**config.mk**
```make
export PLATFORM = sky130hd
export DESIGN_NAME = port_err_fsm
export DESIGN_NICKNAME = d
export VERILOG_FILES = /design/src/port_err_pkg.sv /design/src/reg_bus_if.sv /design/src/port_err_fsm.sv /design/src/sticky_bits.sv /design/src/apb_front.sv
export SDC_FILE = /design/constraint.sdc
export NUM_CORES = 1
export LEC_CHECK = 0
export ABC_AREA = 0
export BUFFER_PORTS_ARGS = -buffer_cell sky130_fd_sc_hd__buf_4
export CORE_MARGIN = 10
export CORE_UTILIZATION = 44
export CTS_BUF_LIST = sky130_fd_sc_hd__clkbuf_4 sky130_fd_sc_hd__clkbuf_8
export CTS_CLUSTER_DIAMETER = 60
export DETAILED_ROUTE_END_ITERATION = 8
export PLACE_DENSITY = 0.79
export SLEW_MARGIN = 20
export SYNTH_ARGS = -nofsm -noshare
export SYNTH_HDL_FRONTEND = slang
export SYNTH_HIERARCHICAL = 1
export SYNTH_SLANG_ARGS = --single-unit
```
**constraint.sdc**
```tcl
create_clock -name ref_clk -period 2.25 [get_ports ref_clk]
set_clock_uncertainty 0.05 [all_clocks]
set_input_delay 0.45 -clock ref_clk [delete_from_list [all_inputs] [get_ports ref_clk]]
set_output_delay 0.45 -clock ref_clk [all_outputs]
set_load 0.1 [all_outputs]
```
**src/port_err_pkg.sv**
```systemverilog
package port_err_pkg;
    localparam int ADDR_W = 8;
    localparam int DATA_W = 32;
    localparam int NUM_FLAGS = 8;

    localparam logic [ADDR_W-1:0] OFS_CTRL = 8'h00;
    localparam logic [ADDR_W-1:0] OFS_STATUS = 8'h04;
    localparam logic [ADDR_W-1:0] OFS_GLOBAL = 8'h08;
    localparam logic [ADDR_W-1:0] OFS_PORT = 8'h0C;
    localparam logic [ADDR_W-1:0] OFS_QACT = 8'h10;
    localparam logic [ADDR_W-1:0] OFS_CI = 8'h14;

    // Control register bits
    localparam int CTL_RUN = 0;
    localparam int CTL_FBS = 1;
    localparam int CTL_GIE = 2;
    localparam int CTL_UFE = 3;
    localparam int CTL_W = 4;
    localparam logic [CTL_W-1:0] CTRL_RESET = 4'h0;

    // Status flag bits, write one to clear
    localparam int ST_UFS = 0;
    localparam int ST_IFS = 1;
    localparam int ST_INFS = 2;
    localparam int ST_TFES = 3;
    localparam int ST_OFS = 4;
    localparam int ST_IPMS = 5;
    localparam int ST_PSS = 6;
    localparam int ST_SDE = 7;

    // Port state register fields
    localparam int PS_DET_LSB = 0;
    localparam int PS_CR = 4;
    localparam int PS_TF_BSY = 5;
    localparam int PS_TF_DRQ = 6;
    localparam int PS_P_BSY = 7;
    localparam int PS_P_DRQ = 8;
    localparam int PS_DEV_LSB = 12;

    localparam logic [3:0] DET_FAR_LOOP = 4'h4;
    localparam logic [3:0] DET_RESET = 4'h0;
    localparam logic [3:0] DEV_RESET = 4'h0;

    typedef enum logic [1:0] {
        FK_D2H = 2'h0,
        FK_H2D_DATA = 2'h1,
        FK_H2D_REG = 2'h2
    } frame_kind_t;

    typedef enum logic [14:0] {
        ST_IDLE = 15'h0001,
        ST_SW_IDLE = 15'h0002,
        ST_UF_STORE = 15'h0004,
        ST_UF_STATUS = 15'h0008,
        ST_UF_RAISE = 15'h0010,
        ST_FAR_LOOP = 15'h0020,
        ST_TEST = 15'h0040,
        ST_BAD_PMP = 15'h0080,
        ST_NONFATAL = 15'h0100,
        ST_ESC = 15'h0200,
        ST_ESC_SW = 15'h0400,
        ST_FATAL = 15'h0800,
        ST_WAIT_CLR = 15'h1000,
        ST_ONE_DEV = 15'h2000
    } state_t;
endpackage

```
**src/reg_bus_if.sv**
```systemverilog
`timescale 1ns/1ps
`default_nettype none
interface reg_bus_if;
    import port_err_pkg::*;
    logic wr;
    logic [ADDR_W-1:0] addr;
    logic [DATA_W-1:0] wdata;
    logic [DATA_W-1:0] rdata;
    logic hit;
    modport front(output wr, output addr, output wdata, input rdata, input hit);
    modport regs(input wr, input addr, input wdata, output rdata, output hit);
endinterface
`default_nettype wire

```
**src/port_err_fsm.sv**
```systemverilog
// Decided for this implementation: the APB register port and the placing of the registers.
`timescale 1ns/1ps
`default_nettype none
module port_err_fsm
    import port_err_pkg::*;
(
    input wire logic ref_clk,
    input wire logic resetn,
    input wire logic psel,
    input wire logic penable,
    input wire logic pwrite,
    input wire logic [ADDR_W-1:0] paddr,
    input wire logic [DATA_W-1:0] pwdata,
    output logic [DATA_W-1:0] prdata,
    output logic pready,
    output logic pslverr,
    input wire logic uf_rx,
    input wire logic uf_stored,
    input wire logic bist_far_rx,
    input wire logic bist_act,
    input wire logic esc_rx,
    input wire logic [1:0] esc_kind,
    input wire logic rerr_rx,
    input wire logic rerr_data,
    input wire logic crc_err_rx,
    input wire logic crc_data,
    input wire logic sdb_err_rx,
    input wire logic [DATA_W-1:0] sdb_active,
    input wire logic reg_err_rx,
    input wire logic dma_setup_rx,
    input wire logic other_d2h_rx,
    input wire logic slot_active,
    input wire logic ovf_rx,
    input wire logic unf_rx,
    input wire logic bad_pmp_rx,
    input wire logic pio_i_fail,
    input wire logic single_dev,
    input wire logic [3:0] fail_dev_in,
    input wire logic tf_bsy_set,
    input wire logic tf_drq_set,
    input wire logic [DATA_W-1:0] cmd_done,
    output logic uf_store_req,
    output logic port_irq,
    output logic frame_post_en,
    output logic frame_drop,
    output logic byte_count_upd,
    output logic command_list_running
);
    typedef struct packed {
        state_t st;
        logic [CTL_W-1:0] ctrl;
        logic [3:0] link_detect_state;
        logic cr;
        logic tf_bsy;
        logic tf_drq;
        logic p_bsy;
        logic p_drq;
        logic irq;
        logic [3:0] failing_device_field;
        logic [DATA_W-1:0] queued_active_register;
        logic [DATA_W-1:0] command_issue_bits;
    } fsm_t;

    fsm_t cur_ff;
    fsm_t nxt_ff;
    reg_bus_if rb ();
    logic [NUM_FLAGS-1:0] flags;
    logic [NUM_FLAGS-1:0] flag_set;
    logic [NUM_FLAGS-1:0] flag_clr;
    logic glob_bit;
    logic glob_set;
    logic glob_clr;
    logic run;
    logic fbs;
    logic idle;
    logic ci_hold;
    logic fatal_ev;
    logic nonfatal_ev;
    logic [DATA_W-1:0] port_word;

    apb_front u_front (
        .ref_clk(ref_clk),
        .resetn(resetn),
        .psel(psel),
        .penable(penable),
        .pwrite(pwrite),
        .paddr(paddr),
        .pwdata(pwdata),
        .prdata(prdata),
        .pready(pready),
        .pslverr(pslverr),
        .rb(rb.front)
    );

    sticky_bits #(.W(NUM_FLAGS)) u_flags (
        .ref_clk(ref_clk),
        .resetn(resetn),
        .set(flag_set),
        .clr(flag_clr),
        .q(flags)
    );

    sticky_bits #(.W(1)) u_glob (
        .ref_clk(ref_clk),
        .resetn(resetn),
        .set(glob_set),
        .clr(glob_clr),
        .q(glob_bit)
    );

    assign run = cur_ff.ctrl[CTL_RUN];
    assign fbs = cur_ff.ctrl[CTL_FBS];
    assign idle = (cur_ff.st == ST_IDLE) || (cur_ff.st == ST_SW_IDLE);
    assign flag_clr = (rb.wr && rb.addr == OFS_STATUS) ? rb.wdata[NUM_FLAGS-1:0] : '0;
    assign glob_clr = rb.wr && (rb.addr == OFS_GLOBAL) && rb.wdata[0];
    // Escape states keep every issued command visible to software
    assign ci_hold = cur_ff.st inside {ST_ESC, ST_ESC_SW, ST_FATAL};

    always_comb begin
        port_word = '0;
        port_word[PS_DET_LSB +: 4] = cur_ff.link_detect_state;
        port_word[PS_CR] = cur_ff.cr;
        port_word[PS_TF_BSY] = cur_ff.tf_bsy;
        port_word[PS_TF_DRQ] = cur_ff.tf_drq;
        port_word[PS_P_BSY] = cur_ff.p_bsy;
        port_word[PS_P_DRQ] = cur_ff.p_drq;
        port_word[PS_DEV_LSB +: 4] = cur_ff.failing_device_field;
    end

    always_comb begin
        nxt_ff = cur_ff;
        flag_set = '0;
        glob_set = 1'b0;
        fatal_ev = 1'b0;
        nonfatal_ev = 1'b0;
        rb.hit = 1'b1;
        rb.rdata = '0;
        case (rb.addr)
            OFS_CTRL: rb.rdata[CTL_W-1:0] = cur_ff.ctrl;
            OFS_STATUS: rb.rdata[NUM_FLAGS-1:0] = flags;
            OFS_GLOBAL: rb.rdata[0] = glob_bit;
            OFS_PORT: rb.rdata = port_word;
            OFS_QACT: rb.rdata = cur_ff.queued_active_register;
            OFS_CI: rb.rdata = cur_ff.command_issue_bits;
            default: rb.hit = 1'b0;
        endcase
        if (rb.wr && rb.addr == OFS_CTRL) begin
            nxt_ff.ctrl = rb.wdata[CTL_W-1:0];
        end
        if (!ci_hold) begin
            nxt_ff.command_issue_bits = cur_ff.command_issue_bits & ~cmd_done;
        end
        if (rb.wr && rb.addr == OFS_CI) begin
            nxt_ff.command_issue_bits = nxt_ff.command_issue_bits | rb.wdata;
        end
        nxt_ff.tf_bsy = cur_ff.tf_bsy | tf_bsy_set;
        nxt_ff.p_bsy = cur_ff.p_bsy | tf_bsy_set;
        nxt_ff.tf_drq = cur_ff.tf_drq | tf_drq_set;
        nxt_ff.p_drq = cur_ff.p_drq | tf_drq_set;
        // Error table, applied whenever the event is reported
        if (esc_rx && (esc_kind != FK_H2D_REG || !fbs)) begin
            flag_set[ST_IFS] = 1'b1;
        end
        if (esc_rx && esc_kind == FK_H2D_REG && fbs) begin
            flag_set[ST_INFS] = 1'b1;
            flag_set[ST_SDE] = 1'b1;
            nxt_ff.failing_device_field = fail_dev_in;
        end
        if (rerr_rx && rerr_data && !fbs) begin
            flag_set[ST_IFS] = 1'b1;
            fatal_ev = 1'b1;
        end
        if (rerr_rx && !rerr_data) begin
            flag_set[ST_INFS] = 1'b1;
            nonfatal_ev = 1'b1;
        end
        if (crc_err_rx) begin
            flag_set[crc_data ? ST_IFS : ST_INFS] = 1'b1;
            fatal_ev = fatal_ev | crc_data;
            nonfatal_ev = nonfatal_ev | !crc_data;
        end
        if (sdb_err_rx) begin
            nxt_ff.queued_active_register = sdb_active;
        end
        if (sdb_err_rx || reg_err_rx) begin
            flag_set[ST_TFES] = 1'b1;
            flag_set[ST_SDE] = flag_set[ST_SDE] | fbs;
            if (fbs) begin
                nxt_ff.failing_device_field = fail_dev_in;
            end
        end
        if (dma_setup_rx && !slot_active) begin
            flag_set[ST_IFS] = 1'b1;
            fatal_ev = 1'b1;
        end
        if (ovf_rx) begin
            flag_set[ST_OFS] = 1'b1;
            flag_set[ST_SDE] = flag_set[ST_SDE] | fbs;
            if (fbs) begin
                nxt_ff.failing_device_field = fail_dev_in;
            end
        end
        case (cur_ff.st)
            ST_IDLE, ST_SW_IDLE: begin
                nxt_ff.st = fbs ? ST_SW_IDLE : ST_IDLE;
                // First matching condition wins
                if (bist_far_rx) begin
                    nxt_ff.st = ST_FAR_LOOP;
                end else if (bist_act) begin
                    nxt_ff.st = ST_TEST;
                end else if (esc_rx && esc_kind == FK_H2D_REG && fbs) begin
                    nxt_ff.st = ST_ESC_SW;
                end else if (esc_rx && esc_kind != FK_D2H) begin
                    nxt_ff.st = ST_ESC;
                end else if ((esc_rx && esc_kind == FK_D2H) || fatal_ev) begin
                    nxt_ff.st = ST_FATAL;
                end else if (bad_pmp_rx) begin
                    nxt_ff.st = ST_BAD_PMP;
                end else if (uf_rx) begin
                    nxt_ff.st = ST_UF_STORE;
                end else if (nonfatal_ev) begin
                    nxt_ff.st = ST_NONFATAL;
                end
            end
            ST_UF_STORE: begin
                // Flag only after the copy to memory has finished
                if (uf_stored) begin
                    flag_set[ST_UFS] = 1'b1;
                    if (cur_ff.ctrl[CTL_UFE]) begin
                        nxt_ff.st = ST_UF_STATUS;
                    end else begin
                        nxt_ff.st = fbs ? ST_SW_IDLE : ST_IDLE;
                    end
                end
            end
            ST_UF_STATUS: begin
                glob_set = 1'b1;
                if (cur_ff.ctrl[CTL_GIE]) begin
                    nxt_ff.st = ST_UF_RAISE;
                end else begin
                    nxt_ff.st = fbs ? ST_SW_IDLE : ST_IDLE;
                end
            end
            ST_UF_RAISE: begin
                nxt_ff.irq = 1'b1;
                nxt_ff.st = fbs ? ST_SW_IDLE : ST_IDLE;
            end
            ST_FAR_LOOP: begin
                nxt_ff.link_detect_state = DET_FAR_LOOP;
                nxt_ff.st = ST_TEST;
            end
            ST_TEST: begin
                if (!run) begin
                    nxt_ff.st = ST_IDLE;
                end
            end
            ST_BAD_PMP: begin
                flag_set[ST_IPMS] = 1'b1;
                nxt_ff.st = ST_NONFATAL;
            end
            ST_NONFATAL: begin
                nxt_ff.st = fbs ? ST_SW_IDLE : ST_IDLE;
            end
            ST_ESC: begin
                nxt_ff.tf_bsy = 1'b0;
                nxt_ff.tf_drq = 1'b0;
                nxt_ff.p_bsy = 1'b0;
                nxt_ff.p_drq = 1'b0;
                flag_set[ST_IFS] = 1'b1;
                nxt_ff.st = ST_FATAL;
            end
            ST_ESC_SW: begin
                flag_set[ST_INFS] = 1'b1;
                nxt_ff.st = ST_ONE_DEV;
            end
            ST_FATAL: begin
                flag_set[ST_IFS] = 1'b1;
                flag_set[ST_PSS] = pio_i_fail;
                if (fbs && single_dev) begin
                    nxt_ff.st = ST_ONE_DEV;
                end else begin
                    nxt_ff.st = ST_WAIT_CLR;
                end
            end
            ST_WAIT_CLR: begin
                // Only software clearing run ends this wait; a fatal stop with fbs and single_dev skips it via ST_ONE_DEV
                if (!run) begin
                    nxt_ff.st = ST_IDLE;
                end
            end
            ST_ONE_DEV: begin
                nxt_ff.st = ST_SW_IDLE;
            end
            default: begin
                nxt_ff.st = ST_IDLE;
            end
        endcase
        // Withdrawn only once software has cleared the global bit
        if (cur_ff.irq && !glob_bit) begin
            nxt_ff.irq = 1'b0;
        end
        // Dropped early on a fatal stop that waits in ST_WAIT_CLR, always dropped with run low
        nxt_ff.cr = run && (cur_ff.st != ST_WAIT_CLR);
    end

    always_ff @(posedge ref_clk or negedge resetn) begin
        if (!resetn) begin
            cur_ff <= '{st: ST_IDLE, ctrl: CTRL_RESET, link_detect_state: DET_RESET,
                        failing_device_field: DEV_RESET, default: '0};
        end else begin
            cur_ff <= nxt_ff;
        end
    end

    assign uf_store_req = (cur_ff.st == ST_UF_STORE);
    assign port_irq = cur_ff.irq;
    // Posting carries on after data errors until run is cleared
    assign frame_post_en = run && (cur_ff.st != ST_TEST);
    assign frame_drop = other_d2h_rx && !slot_active;
    assign byte_count_upd = unf_rx;
    assign command_list_running = cur_ff.cr;
endmodule // port_err_fsm
`default_nettype wire

```
**src/sticky_bits.sv**
```systemverilog
`timescale 1ns/1ps
`default_nettype none
module sticky_bits #(
    parameter int W = 1
) (
    input wire logic ref_clk,
    input wire logic resetn,
    input wire logic [W-1:0] set,
    input wire logic [W-1:0] clr,
    output logic [W-1:0] q
);
    typedef struct packed {
        logic [W-1:0] q;
    } bits_t;
    bits_t cur_ff;
    bits_t nxt_ff;

    // Set beats clear so an event in the clearing cycle survives
    always_comb begin
        nxt_ff = cur_ff;
        nxt_ff.q = (cur_ff.q & ~clr) | set;
    end

    always_ff @(posedge ref_clk or negedge resetn) begin
        if (!resetn) begin
            cur_ff <= '0;
        end else begin
            cur_ff <= nxt_ff;
        end
    end

    assign q = cur_ff.q;
endmodule // sticky_bits
`default_nettype wire

```
**src/apb_front.sv**
```systemverilog
`timescale 1ns/1ps
`default_nettype none
module apb_front
    import port_err_pkg::*;
(
    input wire logic ref_clk,
    input wire logic resetn,
    input wire logic psel,
    input wire logic penable,
    input wire logic pwrite,
    input wire logic [ADDR_W-1:0] paddr,
    input wire logic [DATA_W-1:0] pwdata,
    output logic [DATA_W-1:0] prdata,
    output logic pready,
    output logic pslverr,
    reg_bus_if.front rb
);
    typedef struct packed {
        logic [DATA_W-1:0] rdata;
        logic err;
    } front_t;
    front_t cur_ff;
    front_t nxt_ff;

    // Read data and error are captured in the setup cycle, so the access
    // phase always completes with no wait state
    always_comb begin
        nxt_ff = cur_ff;
        if (psel && !penable) begin
            nxt_ff.rdata = pwrite ? '0 : rb.rdata;
            nxt_ff.err = !rb.hit;
        end
    end

    always_ff @(posedge ref_clk or negedge resetn) begin
        if (!resetn) begin
            cur_ff <= '0;
        end else begin
            cur_ff <= nxt_ff;
        end
    end

    assign rb.addr = paddr;
    assign rb.wdata = pwdata;
    assign rb.wr = psel && penable && pwrite && rb.hit;
    assign prdata = cur_ff.rdata;
    assign pslverr = psel && penable && cur_ff.err;
    assign pready = 1'b1;
endmodule // apb_front
`default_nettype wire

```
---- Yosys cells after proc, flatten, opt, wreduce, memory -nomap -nowiden ----
Cells that the tools add are included.
operators by class
  reduce and logical (&&, ||, !) cells .... 46
  bitwise gates (word level) .............. 18
  magnitude comparators ................... 2
  muxes and demuxes ....................... 57
  eq/ne operators ......................... 25
operator list
  operator              number
  $pmux 15 s11          1
  $mux 32               3
  $pmux 24 s3           1
  $mux 12               5
  $and 32x32->32        1
  $not 32->32           1
  $or 32x32->32         1
  $mux 15               2
  $mux 4                7
  $mux 9                3
  $logic_and 1x1->1     25
  $mux 1                25
  $eq 8x4->1 const B    2
  $eq 8x5->1 const B    2
  $mux 8                2
  $or 8x8->8            2
  $pmux 4 s4            1
  $eq 15x1->1 const B   1
  $eq 15x10->1 const B  1
  $eq 15x11->1 const B  1
  $eq 15x12->1 const B  1
  $eq 15x13->1 const B  1
  $eq 15x14->1 const B  1
  $eq 15x2->1 const B   1
  other kinds (34)      57
storage, ports and cells
  flip-flop bits (word level) ............. 136
  logic and storage cells ................. 164
  input bits .............................. 136
  output and inout bits ................... 40

---- Longest topological paths before layout ----
Gate-level depths: netlist (run 1).
  word-level depth ........................ 14
  depth in mapped cells ................... 11

---- Modules after synthesis ----
The synthesis (run 1) kept the hierarchy.
by module, submodules not included
  module                 times used  area each (um2)  cells an instance  sequential area each (um2)
  port_err_fsm           1           4762.1           447                2328.5
  apb_front              1           2192.1           183                825.8
  sticky_bits (u_flags)  1           290.3            24                 200.2
  sticky_bits (u_glob)   1           36.3             3                  25.0

---- Worst setup path after synthesis (run 1) ----
No wires, ideal clock.
  path kind ............................... reg-to-output
  start point ............................. reg cur_ff[93] in the netlist's numbering
  end point ............................... out frame_post_en
  data required time ...................... 1.750 ns
  stages on the path, launching flop included .. 6
  arrival ................................. 3.045 ns
  slack ................................... -1.295 ns
  buffers on the path ..................... 1
  cell sequence ........................... dfrtp_1 clkbuf_1 nor4_2 nand2_1 nor2_1 a21boi_0
between the ends
  word-level cells in the longest chain between the ends .. 2
ends and longest elaborated chain
  item                    line                 text
  from (decl)             port_err_fsm.sv:64   fsm_t cur_ff;
  from (signal assigned)  port_err_fsm.sv:308  cur_ff <= '{st: ST_IDLE, ctrl: CTRL_RESET, link_detect_state: DET_RESET,
  from (signal assigned)  port_err_fsm.sv:311  cur_ff <= nxt_ff;
  $ne 15x7->1             port_err_fsm.sv:318  assign frame_post_en = run && (cur_ff.st != ST_TEST);
  $logic_and 1x1->1       port_err_fsm.sv:318
  to (decl)               port_err_fsm.sv:44   output logic frame_post_en,
Every way passes these cells.

---- Final worst setup path (run 1) ----
  start point ............................. reg cur_ff[92] in the netlist's numbering
  end point ............................... out uf_store_req
between the ends
  word-level cells in the longest chain between the ends .. 1
ends and longest elaborated chain
  item         line                 text
  $eq 15x3->1  port_err_fsm.sv:315  assign uf_store_req = (cur_ff.st == ST_UF_STORE);
  to (decl)    port_err_fsm.sv:42   output logic uf_store_req,
Every way passes these cells.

·····

§ Problem requirements
In the listing above, find every line with the word "event" and copy it out.

§ Answer box
        // Error table, applied whenever the event is reported
    // Set beats clear so an event in the clearing cycle survives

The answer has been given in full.